_WHAT THE EXERCISE ASKS_
Starting with the first line and ending with the last, copy the entries word for word.

= = =

--- src/rtl/load_unit.sv ---
// -----------------------------------------------------------------------------
// load_unit
//   Executes LB/LH/LW/LBU/LHU. It forms the effective address from base_addr
//   and imm, rejects illegal func3 and misaligned accesses, and issues a
//   word-aligned read over a req/gnt/rvalid handshake. The selected byte, half
//   or word is sign- or zero-extended and returned with a one-cycle done pulse.
//
// Ports
//   clk, rst          clock (rising edge), asynchronous active-high reset
//   start             load request, sampled only while idle
//   base_addr, imm    rs1 value and sign-extended offset
//   func3             load type (000 LB, 001 LH, 010 LW, 100 LBU, 101 LHU)
//   busy              high whenever a load is in progress
//   done              one-cycle pulse; load_data/fault_code valid with it
//   load_data         extended result (0 on any fault)
//   fault_code        00 ok, 01 misaligned, 10 illegal func3, 11 timeout
//   mem_req/mem_addr  word-aligned read request toward data memory
//   mem_gnt           request accepted
//   mem_rvalid/rdata  read response
// -----------------------------------------------------------------------------
`timescale 1ns/1ps
module load_unit #(
  parameter int unsigned TIMEOUT_CYCLES = 255  // legal range 1..65535
) (
  input  logic        clk,
  input  logic        rst,
  input  logic        start,
  input  logic [31:0] base_addr,
  input  logic [31:0] imm,
  input  logic [2:0]  func3,
  output logic        busy,
  output logic        done,
  output logic [31:0] load_data,
  output logic [1:0]  fault_code,
  output logic        mem_req,
  output logic [31:0] mem_addr,
  input  logic        mem_gnt,
  input  logic        mem_rvalid,
  input  logic [31:0] mem_rdata
);

  localparam logic [1:0] S_IDLE = 2'd0;
  localparam logic [1:0] S_REQ  = 2'd1;
  localparam logic [1:0] S_WAIT = 2'd2;
  localparam logic [1:0] S_RESP = 2'd3;

  localparam logic [1:0] F_OK  = 2'b00;
  localparam logic [1:0] F_MIS = 2'b01;
  localparam logic [1:0] F_ILL = 2'b10;
  localparam logic [1:0] F_TMO = 2'b11;

  localparam logic [15:0] LIMIT = 16'(TIMEOUT_CYCLES);

  logic [1:0]  state_q, state_d;
  logic [31:0] addr_q,  addr_d;
  logic [2:0]  func3_q, func3_d;
  logic [1:0]  lane_q,  lane_d;
  logic [15:0] cnt_q,   cnt_d;
  logic [31:0] data_q,  data_d;
  logic [1:0]  fault_q, fault_d;

  logic [31:0] ea;
  logic        illegal;
  logic        misaligned;
  logic [7:0]  byte_sel;
  logic [15:0] half_sel;
  logic [31:0] extracted;

  // Address arithmetic wraps modulo 2^32; there is no overflow reporting.
  assign ea = base_addr + imm;

  assign illegal    = (func3 == 3'b011) || (func3 == 3'b110) || (func3 == 3'b111);
  // func3[1:0]==01 covers both LH and LHU.
  assign misaligned = ((func3[1:0] == 2'b01) && ea[0]) ||
                      ((func3 == 3'b010) && (ea[1:0] != 2'b00));

  // Lane selection works on the latched offset so that input changes while
  // busy cannot disturb the result.
  always_comb begin
    // NOTE: every combinational output gets a default first, so no path
    // leaves a value unassigned and no latch is inferred.
    byte_sel = mem_rdata[7:0];
    case (lane_q)
      2'd1:    byte_sel = mem_rdata[15:8];
      2'd2:    byte_sel = mem_rdata[23:16];
      2'd3:    byte_sel = mem_rdata[31:24];
      default: byte_sel = mem_rdata[7:0];
    endcase
  end

  assign half_sel = lane_q[1] ? mem_rdata[31:16] : mem_rdata[15:0];

  always_comb begin
    extracted = mem_rdata;
    case (func3_q)
      3'b000:  extracted = {{24{byte_sel[7]}}, byte_sel};
      3'b100:  extracted = {24'd0, byte_sel};
      3'b001:  extracted = {{16{half_sel[15]}}, half_sel};
      3'b101:  extracted = {16'd0, half_sel};
      default: extracted = mem_rdata;
    endcase
  end

  always_comb begin
    state_d = state_q;
    addr_d  = addr_q;
    func3_d = func3_q;
    lane_d  = lane_q;
    cnt_d   = cnt_q;
    data_d  = data_q;
    fault_d = fault_q;
    case (state_q)
      S_IDLE: begin
        if (start) begin
          addr_d  = {ea[31:2], 2'b00};
          func3_d = func3;
          lane_d  = ea[1:0];
          cnt_d   = '0;
          // Illegal func3 is checked before alignment so it takes priority.
          if (illegal) begin
            fault_d = F_ILL;
            data_d  = '0;
            state_d = S_RESP;
          end else if (misaligned) begin
            fault_d = F_MIS;
            data_d  = '0;
            state_d = S_RESP;
          end else begin
            state_d = S_REQ;
          end
        end
      end
      S_REQ: begin
        if (mem_gnt) begin
          cnt_d   = '0;
          state_d = S_WAIT;
        end
      end
      S_WAIT: begin
        // Data arriving on the limit cycle still completes normally.
        if (mem_rvalid) begin
          data_d  = extracted;
          fault_d = F_OK;
          state_d = S_RESP;
        end else if (cnt_q + 16'd1 == LIMIT) begin
          data_d  = '0;
          fault_d = F_TMO;
          state_d = S_RESP;
        end else begin
          cnt_d = cnt_q + 16'd1;
        end
      end
      S_RESP:  state_d = S_IDLE;
      default: state_d = S_IDLE;
    endcase
  end

  // NOTE: state registers use non-blocking assignments so every flop samples
  // the pre-edge value of the others, regardless of statement order.
  always_ff @(posedge clk or posedge rst) begin
    if (rst) begin
      state_q <= S_IDLE;
      addr_q  <= '0;
      func3_q <= '0;
      lane_q  <= '0;
      cnt_q   <= '0;
      data_q  <= '0;
      fault_q <= F_OK;
    end else begin
      state_q <= state_d;
      addr_q  <= addr_d;
      func3_q <= func3_d;
      lane_q  <= lane_d;
      cnt_q   <= cnt_d;
      data_q  <= data_d;
      fault_q <= fault_d;
    end
  end

  assign busy       = (state_q != S_IDLE);
  assign done       = (state_q == S_RESP);
  assign mem_req    = (state_q == S_REQ);
  assign mem_addr   = addr_q;
  assign load_data  = data_q;
  assign fault_code = fault_q;

endmodule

= = =

_RESPONSE TO THE EXERCISE_
--- src/rtl/load_unit.sv ---
// -----------------------------------------------------------------------------
// load_unit
//   Executes LB/LH/LW/LBU/LHU. It forms the effective address from base_addr
//   and imm, rejects illegal func3 and misaligned accesses, and issues a
//   word-aligned read over a req/gnt/rvalid handshake. The selected byte, half
//   or word is sign- or zero-extended and returned with a one-cycle done pulse.
//
// Ports
//   clk, rst          clock (rising edge), asynchronous active-high reset
//   start             load request, sampled only while idle
//   base_addr, imm    rs1 value and sign-extended offset
//   func3             load type (000 LB, 001 LH, 010 LW, 100 LBU, 101 LHU)
//   busy              high whenever a load is in progress
//   done              one-cycle pulse; load_data/fault_code valid with it
//   load_data         extended result (0 on any fault)
//   fault_code        00 ok, 01 misaligned, 10 illegal func3, 11 timeout
//   mem_req/mem_addr  word-aligned read request toward data memory
//   mem_gnt           request accepted
//   mem_rvalid/rdata  read response
// -----------------------------------------------------------------------------
`timescale 1ns/1ps
module load_unit #(
  parameter int unsigned TIMEOUT_CYCLES = 255  // legal range 1..65535
) (
  input  logic        clk,
  input  logic        rst,
  input  logic        start,
  input  logic [31:0] base_addr,
  input  logic [31:0] imm,
  input  logic [2:0]  func3,
  output logic        busy,
  output logic        done,
  output logic [31:0] load_data,
  output logic [1:0]  fault_code,
  output logic        mem_req,
  output logic [31:0] mem_addr,
  input  logic        mem_gnt,
  input  logic        mem_rvalid,
  input  logic [31:0] mem_rdata
);

  localparam logic [1:0] S_IDLE = 2'd0;
  localparam logic [1:0] S_REQ  = 2'd1;
  localparam logic [1:0] S_WAIT = 2'd2;
  localparam logic [1:0] S_RESP = 2'd3;

  localparam logic [1:0] F_OK  = 2'b00;
  localparam logic [1:0] F_MIS = 2'b01;
  localparam logic [1:0] F_ILL = 2'b10;
  localparam logic [1:0] F_TMO = 2'b11;

  localparam logic [15:0] LIMIT = 16'(TIMEOUT_CYCLES);

  logic [1:0]  state_q, state_d;
  logic [31:0] addr_q,  addr_d;
  logic [2:0]  func3_q, func3_d;
  logic [1:0]  lane_q,  lane_d;
  logic [15:0] cnt_q,   cnt_d;
  logic [31:0] data_q,  data_d;
  logic [1:0]  fault_q, fault_d;

  logic [31:0] ea;
  logic        illegal;
  logic        misaligned;
  logic [7:0]  byte_sel;
  logic [15:0] half_sel;
  logic [31:0] extracted;

  // Address arithmetic wraps modulo 2^32; there is no overflow reporting.
  assign ea = base_addr + imm;

  assign illegal    = (func3 == 3'b011) || (func3 == 3'b110) || (func3 == 3'b111);
  // func3[1:0]==01 covers both LH and LHU.
  assign misaligned = ((func3[1:0] == 2'b01) && ea[0]) ||
                      ((func3 == 3'b010) && (ea[1:0] != 2'b00));

  // Lane selection works on the latched offset so that input changes while
  // busy cannot disturb the result.
  always_comb begin
    // NOTE: every combinational output gets a default first, so no path
    // leaves a value unassigned and no latch is inferred.
    byte_sel = mem_rdata[7:0];
    case (lane_q)
      2'd1:    byte_sel = mem_rdata[15:8];
      2'd2:    byte_sel = mem_rdata[23:16];
      2'd3:    byte_sel = mem_rdata[31:24];
      default: byte_sel = mem_rdata[7:0];
    endcase
  end

  assign half_sel = lane_q[1] ? mem_rdata[31:16] : mem_rdata[15:0];

  always_comb begin
    extracted = mem_rdata;
    case (func3_q)
      3'b000:  extracted = {{24{byte_sel[7]}}, byte_sel};
      3'b100:  extracted = {24'd0, byte_sel};
      3'b001:  extracted = {{16{half_sel[15]}}, half_sel};
      3'b101:  extracted = {16'd0, half_sel};
      default: extracted = mem_rdata;
    endcase
  end

  always_comb begin
    state_d = state_q;
    addr_d  = addr_q;
    func3_d = func3_q;
    lane_d  = lane_q;
    cnt_d   = cnt_q;
    data_d  = data_q;
    fault_d = fault_q;
    case (state_q)
      S_IDLE: begin
        if (start) begin
          addr_d  = {ea[31:2], 2'b00};
          func3_d = func3;
          lane_d  = ea[1:0];
          cnt_d   = '0;
          // Illegal func3 is checked before alignment so it takes priority.
          if (illegal) begin
            fault_d = F_ILL;
            data_d  = '0;
            state_d = S_RESP;
          end else if (misaligned) begin
            fault_d = F_MIS;
            data_d  = '0;
            state_d = S_RESP;
          end else begin
            state_d = S_REQ;
          end
        end
      end
      S_REQ: begin
        if (mem_gnt) begin
          cnt_d   = '0;
          state_d = S_WAIT;
        end
      end
      S_WAIT: begin
        // Data arriving on the limit cycle still completes normally.
        if (mem_rvalid) begin
          data_d  = extracted;
          fault_d = F_OK;
          state_d = S_RESP;
        end else if (cnt_q + 16'd1 == LIMIT) begin
          data_d  = '0;
          fault_d = F_TMO;
          state_d = S_RESP;
        end else begin
          cnt_d = cnt_q + 16'd1;
        end
      end
      S_RESP:  state_d = S_IDLE;
      default: state_d = S_IDLE;
    endcase
  end

  // NOTE: state registers use non-blocking assignments so every flop samples
  // the pre-edge value of the others, regardless of statement order.
  always_ff @(posedge clk or posedge rst) begin
    if (rst) begin
      state_q <= S_IDLE;
      addr_q  <= '0;
      func3_q <= '0;
      lane_q  <= '0;
      cnt_q   <= '0;
      data_q  <= '0;
      fault_q <= F_OK;
    end else begin
      state_q <= state_d;
      addr_q  <= addr_d;
      func3_q <= func3_d;
      lane_q  <= lane_d;
      cnt_q   <= cnt_d;
      data_q  <= data_d;
      fault_q <= fault_d;
    end
  end

  assign busy       = (state_q != S_IDLE);
  assign done       = (state_q == S_RESP);
  assign mem_req    = (state_q == S_REQ);
  assign mem_addr   = addr_q;
  assign load_data  = data_q;
  assign fault_code = fault_q;

endmodule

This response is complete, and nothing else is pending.